» DATA EXTRACTS:

File: src/sv/svaf_pkg.sv
// Package for the segment visibility block: widths, item structs, facet type,
// function and state codes. No dependencies.
package svaf_pkg;

  localparam int COORD_BITS          = 24;
  localparam int EXT_BITS            = COORD_BITS + 2;
  localparam int DIFF_BITS           = COORD_BITS + 3;
  localparam int PROD_BITS           = 2 * DIFF_BITS;
  localparam int CROSS_BITS          = PROD_BITS + 1;
  localparam int NUM_BITS            = COORD_BITS + 1;
  localparam int DIV_BY              = 400;
  localparam int DIV_BIAS            = 200;
  localparam int DIV_SHIFT           = NUM_BITS + $clog2(DIV_BY);
  localparam int RECIP_BITS          = NUM_BITS + 1;
  localparam int INDEX_BITS          = 6;
  localparam int TOTAL_BITS          = 7;
  localparam int MAX_FACETS_DEFAULT  = 64;

  // ceil(2^DIV_SHIFT / DIV_BY): exact floor division for any NUM_BITS operand
  localparam logic [RECIP_BITS-1:0] DIV_RECIP =
    RECIP_BITS'(((64'd1 << DIV_SHIFT) + 64'(DIV_BY) - 64'd1) / 64'(DIV_BY));

  typedef logic signed [COORD_BITS-1:0] coord_t;
  typedef logic signed [EXT_BITS-1:0]   ext_t;
  typedef logic signed [DIFF_BITS-1:0]  diff_t;
  typedef logic signed [PROD_BITS-1:0]  prod_t;
  typedef logic signed [CROSS_BITS-1:0] cross_t;

  typedef enum logic [1:0] {
    FN_CLEAR  = 2'd0,
    FN_APPEND = 2'd1,
    FN_QUERY  = 2'd2
  } func_t;

  typedef enum logic [1:0] {
    ST_IDLE,
    ST_DIV,
    ST_QUERY,
    ST_DRAIN
  } state_t;

  typedef struct packed {
    logic [1:0] func;
    coord_t     x_start;
    coord_t     y_start;
    coord_t     x_end;
    coord_t     y_end;
  } in_item_t;

  typedef struct packed {
    logic                  visible;
    logic [INDEX_BITS-1:0] blocking_index;
    logic                  status;
    logic [TOTAL_BITS-1:0] facet_total;
  } out_item_t;

  typedef struct packed {
    ext_t px;
    ext_t py;
    ext_t qx;
    ext_t qy;
  } facet_t;

  typedef struct packed {
    logic live;
    logic inrange;
    logic last;
  } pipe_tag_t;

endpackage

File: src/sv/svaf_cell.sv
// One cell of the facet ring: holds one extended facet, loads on append,
// passes its facet to the previous cell on each shift. Uses svaf_pkg.
module svaf_cell (
  input  logic            clk,
  input  logic            shift_en,
  input  logic            load_en,
  input  svaf_pkg::facet_t shift_in,
  input  svaf_pkg::facet_t load_data,
  output svaf_pkg::facet_t facet
);
  import svaf_pkg::*;

  always_ff @(posedge clk) begin
    if (load_en) begin
      facet <= load_data;
    end else if (shift_en) begin
      facet <= shift_in;
    end
  end

endmodule

File: config.mk
export PLATFORM = sky130hd
export DESIGN_NAME = svaf_cell
export DESIGN_NICKNAME = d
export VERILOG_FILES = /design/src/sv/svaf_pkg.sv /design/src/sv/svaf_cell.sv
export SDC_FILE = /design/constraint.sdc
export NUM_CORES = 1
export LEC_CHECK = 0
export BUFFER_PORTS_ARGS = -buffer_cell sky130_fd_sc_hd__buf_4
export CAP_MARGIN = 20
export CORE_AREA = 2 2 123 125
export CTS_BUF_LIST = sky130_fd_sc_hd__clkbuf_8
export CTS_CLUSTER_SIZE = 28
export DETAILED_ROUTE_END_ITERATION = 8
export DIE_AREA = 0 0 125 127
export GPL_TIMING_DRIVEN = 0
export SLEW_MARGIN = 15
export SYNTH_ARGS = -nofsm -noshare
export SYNTH_HDL_FRONTEND = slang
export SYNTH_SLANG_ARGS = --single-unit
File: constraint.sdc
create_clock -name clk -period 3.8 [get_ports clk]
set_input_delay 0.19 -clock clk [delete_from_list [all_inputs] [get_ports clk]]
set_output_delay 0.19 -clock clk [all_outputs]
set_load 0.02 [all_outputs]
* Yosys cells after proc, flatten, opt, wreduce, memory -nomap -nowiden *
Index checks and enable logic that the tools add are counted.

operators by class
  magnitude comparators = 0
  add/subtract/negate cells = 0
  mux-type cells = 2
  shifts and indexed selects = 0
  divide/modulo/power cells = 0
  multipliers = 0
  bitwise logic cells = 0
  reduce and logical (&&, ||, !) cells = 1
  equality and inequality tests = 0

operator list
  kind                number
  2-to-1 mux 104 bit  2
  nonzero test 2 bit  1

word-level totals
  memory bits (read-only) = 0
  output and inout bits = 104
  memories kept = 0
  logic and storage cells = 7
  RAM bits = 0
  input bits = 211
  bits in registers = 104
  latch bits = 0

* Logic depth before layout (Yosys ltp) *
  depth after elaboration = 2
  depth in mapped cells = 4
  gate-level depth less buffers = 1

* Worst setup path before layout *
No wires, ideal clock.

  path kind = input to register
  start = input port load_en
  end = register facet[0] (netlist name) (enable)
  path buffers = 3
  arrival = 2891 ps
  path slack = 439 ps
  setup time = 470 ps
  stages = 4
  cell sequence = buf_6 buf_6 buf_6 or2_1

between the ends
  longest elaborated chain between the ends = 1

RTL lines
  what                          line             source
  start: declaration            svaf_cell.sv:6   input logic load_en,
  nonzero test 2 bit (no line)  -
  end signal: assignment        svaf_cell.sv:15  facet <= load_data;
  end signal: assignment        svaf_cell.sv:17  facet <= shift_in;
  end: declaration              svaf_cell.sv:9   output svaf_pkg::facet_t facet

Every way passes these cells.
A chain may end at the register's enable or synchronous reset.

* Worst setup path after layout *
  start = input port load_en
  end = register facet[47] (netlist name) (enable)

The elaborated chain is that of the path after synthesis.

==> impl_metrics.py <==
metrics = {
    "power_and_ir_drop": {
        "p_int_uw": 2230,
        "leakage_uw": 0.00337,
        "pwr-share-seq_pct": 48.6,
        "power_frac_comb_pct": 24.0,
        "pwr-share-clk_pct": 27.4,
        "p_sw_uw": 734,
        "power.density_nw_per_um2": 400,
        "finalPower_uw": 2970,
        "sw_frac_of_total_pct": 24.7,
        "vdd_drop_max_mv": 0.197,
    },
    "timing": {
        "slew_headroom_pct": 50.4,
        "fin_crit_ns": 1.63,
        "tightest_slew_ns": 0.744,
        "period_share_pct": 43.0,
        "rsz0062_at_grt": "false",
        "finalHoldViolations": 0,
        "finalSetupTns_ns": 0,
        "drv_slew": 0,
        "finalWorstSetupSlack_ns": 2.17,
        "setup_viol": 0,
        "fmax_ghz": 0.613,
    },
    "clock_tree": {
        "clock-sinks": 104,
        "cts.clk_slew.worst_paths_ns": 0.10,
        "post_cts_buffers": 0,
        "h-tree-depth": 3,
        "cts_tree": "built",
        "cts_buffers": 9,
        "cts_resized": 0,
        "root_buffer": "clkbuf_8",
        "cts_buffer_depth": 2,
        "cts-hold-fix-buffers": 0,
    },
    "route": {
        "drtAntennaViolNets": 0,
        "routed_wl_um": 12700,
        "drt_iter0_drc": 210,
        "drcViolationCount": 0,
        "first_pass_iters": 4,
        "vias": 3188,
        "avgRoutedWirePerCell_um": 17.3,
        "viasPerCell": 4.34,
    },
    "logic_synthesis": {
        "synth_top_family_by_area": "multiplexers",
        "async_flop_share_pct": 0,
        "synth-simple-area-share_pct": 0.136,
        "syn_area_sq_um": 4590,
        "yosysTopAreaCell": "edfxtp_1",
        "yosys_warnings": 0,
        "netlist_instances": 221,
        "ys_top_cells_by_count": "edfxtp_1, mux2_2, mux2_4",
        "synthTopCellsByArea": "edfxtp_1, mux2_4, mux2_2",
        "yosysMostFrequentCell": "edfxtp_1",
        "synthXorXnorAreaFrac_pct": 0,
        "avgSynthCellArea_sq_um": 20.8,
        "synth_top_area_share_pct": 68.1,
        "synth_fa_ha_area_share_pct": 0,
        "syn_nets": 432,
        "synthMuxAreaShare_pct": 29.5,
        "synth_seq_cells": 104,
        "synth_top_flop_cell": "edfxtp_1",
        "synth_edf_count": 104,
        "yosysUniqueCellTypes": 6,
        "yosysSeqAreaShare_pct": 68.1,
        "synth-compound-area-share_pct": 0,
    },
    "grt": {
        "grt_max_degree": 55,
        "track_usage_pct": 15.4,
        "antenna_found_initial": 0,
        "gr-total-overflow": 0,
        "grt_first_pass_wirelength_um": 18500,
        "grt_pass1_vias": 3367,
    },
    "critical_path": {
        "cp-start-kind": "primary input",
        "crit_family": "buffers and inverters",
        "worstPathRequired_ns": 3.85,
        "critPathMaxFanout": 54,
        "critPathArrivalTime_ns": 1.68,
        "timing.critical_path.cells": "buf_6 > buf_6 > buf_6 > or2_4 > buf_16",
        "crit_path_top_delay_cell": "or2_4",
        "cp_num_buf_inv": 4,
        "critPathCaptureType": "register",
        "crit_type": "primary input to register",
        "slowest_delay_ns": 0.62,
        "crit_path_frequent_cell": "buf_6",
    },
    "floorplan": {
        "die_h_um": 127,
        "start_util_pct": 31.8,
        "die_area_sq_um": 15900,
        "die_width_um": 125,
        "core_sq_um": 14400,
        "rows": 44,
        "top_level_ports": 315,
    },
    "place": {
        "place_congestion": 0.733,
        "pre_cts_ws_ns": 1.73,
        "hpwl_um": 10000,
        "post_dp_cell_area_sq_um": 7200,
        "io_buffers": 313,
    },
    "finish": {
        "fillers": 1239,
        "nNetsFinal": 757,
        "regArea_sq_um": 3120,
        "reg.largest.list": "facet (104)",
        "largest_reg_flops": 104,
        "top_register": "facet",
        "drive_gt1_share_pct": 80.8,
        "final_cell_area_sq_um": 7430,
        "syn_to_final_growth_pct": 62.0,
        "post-route-util_pct": 51.5,
        "multi_input_area_sq_um": 1360,
        "diodes": 0,
    },
    "run_status": {
        "status": "finished clean",
    },
    "worst_hold_path": {
        "hp-class": "primary input to register",
    },
    "run": {
        "maxCapViolCount": 0,
    },
}
-- stage by stage --
step	cells	hold slack [ns]
after floorplan	221	0.407
final	735	0.111
after global placement	718	0.491
after global routing	735	0.0877
after CTS	735	0.0777
after detailed placement	719	0.493
-- final cells by class --
class,count,area share (%)
well taps,184,3.10
clock buffers,9,1.67
clock inverters,7,1.48
plain buffers,12,1.40
flip-flops and latches,104,42.0
multi-input cells,105,18.4
repair buffers,314,32.0
-- cells by family after synthesis --
kind of cell,count (synthesis)
AND/OR/NAND/NOR,1
buffers and inverters,12
multiplexers,104
flip-flops,104
-- cell usage in the layout (no fill, tap or decap) --
cell type and n:
clkbuf_8 9, bufinv_16 3, clkinv_1 2, clkinvlp_4 1, mux2_4 49, mux2_2 55, buf_16 1, buf_4 313
buf_2 5, buf_6 7, edfxtp_1 104, or2_4 1, clkinv_2 1
-- power groups by stage --
stage / sequential [uW] / clock [uW] / combinational (uW)
finish: 1440 / 814 / 713
global route: 1460 / 879 / 752
CTS: 1440 / 840 / 726
detailed placement: 1470 / 0 / 725
global placement: 1470 / 0 / 715
floorplan: 1640 / 0 / 159
-- layer usage --
layer / vias to the layer above / track usage (%) / part of all wire, %
li1: 1513 / - / -
met1: 1456 / 17.2 / 38
met2: 199 / 26.5 / 50
met3: 20 / 5.32 / 9.8
met4: 0 / 7.39 / 2.6
met5: - / 0 / 0
-- worst paths after layout --
kind | slack (ns) | from | cells past startpoint | endpoint
max | 2.17 | load_en | 5 | facet[47]$_DFFE_PP_
min | 0.11 | shift_in[74] | 2 | facet[74]$_DFFE_PP_
(Power assumes the default switching activity.)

» YOUR OBJECTIVE: Your answer should consist solely of the lines above from the line with "Package for the" to the line with "localparam int EXT_BITS", both included, reproduced exactly.

» PROBLEM SOLUTION:
// Package for the segment visibility block: widths, item structs, facet type,
// function and state codes. No dependencies.
package svaf_pkg;

  localparam int COORD_BITS          = 24;
  localparam int EXT_BITS            = COORD_BITS + 2;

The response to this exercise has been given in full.